REQUIRED ACTION> Of all the lines below, return only those starting with the line holding "export DESIGN_NICKNAME = d" and going on through the line holding "export SLEW_MARGIN = 30", exactly as written.

AVAILABLE RECORDS>
<file path="config.mk">
export PLATFORM = sky130hd
export DESIGN_NAME = uart_rx
export DESIGN_NICKNAME = d
export VERILOG_FILES = /design/src/rtl/uart_rx.sv
export SDC_FILE = /design/constraint.sdc
export NUM_CORES = 1
export LEC_CHECK = 0
export ABC_AREA = 1
export CORE_MARGIN = 2
export CORE_UTILIZATION = 59
export DETAILED_ROUTE_END_ITERATION = 6
export GPL_ROUTABILITY_DRIVEN = 0
export PLACE_DENSITY = 0.88
export SLEW_MARGIN = 30
export SYNTH_ARGS = -nofsm -noshare
export SYNTH_HDL_FRONTEND = slang
export SYNTH_SLANG_ARGS = --single-unit
</file>
<file path="constraint.sdc">
create_clock -name clk_Rx -period 1.7 [get_ports clk_Rx]
set_input_delay 0.34 -clock clk_Rx [delete_from_list [all_inputs] [get_ports clk_Rx]]
set_output_delay 0.34 -clock clk_Rx [all_outputs]
set_load 0.01 [all_outputs]
</file>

REPLY TO THE EXERCISE>
export DESIGN_NICKNAME = d
export VERILOG_FILES = /design/src/rtl/uart_rx.sv
export SDC_FILE = /design/constraint.sdc
export NUM_CORES = 1
export LEC_CHECK = 0
export ABC_AREA = 1
export CORE_MARGIN = 2
export CORE_UTILIZATION = 59
export DETAILED_ROUTE_END_ITERATION = 6
export GPL_ROUTABILITY_DRIVEN = 0
export PLACE_DENSITY = 0.88
export SLEW_MARGIN = 30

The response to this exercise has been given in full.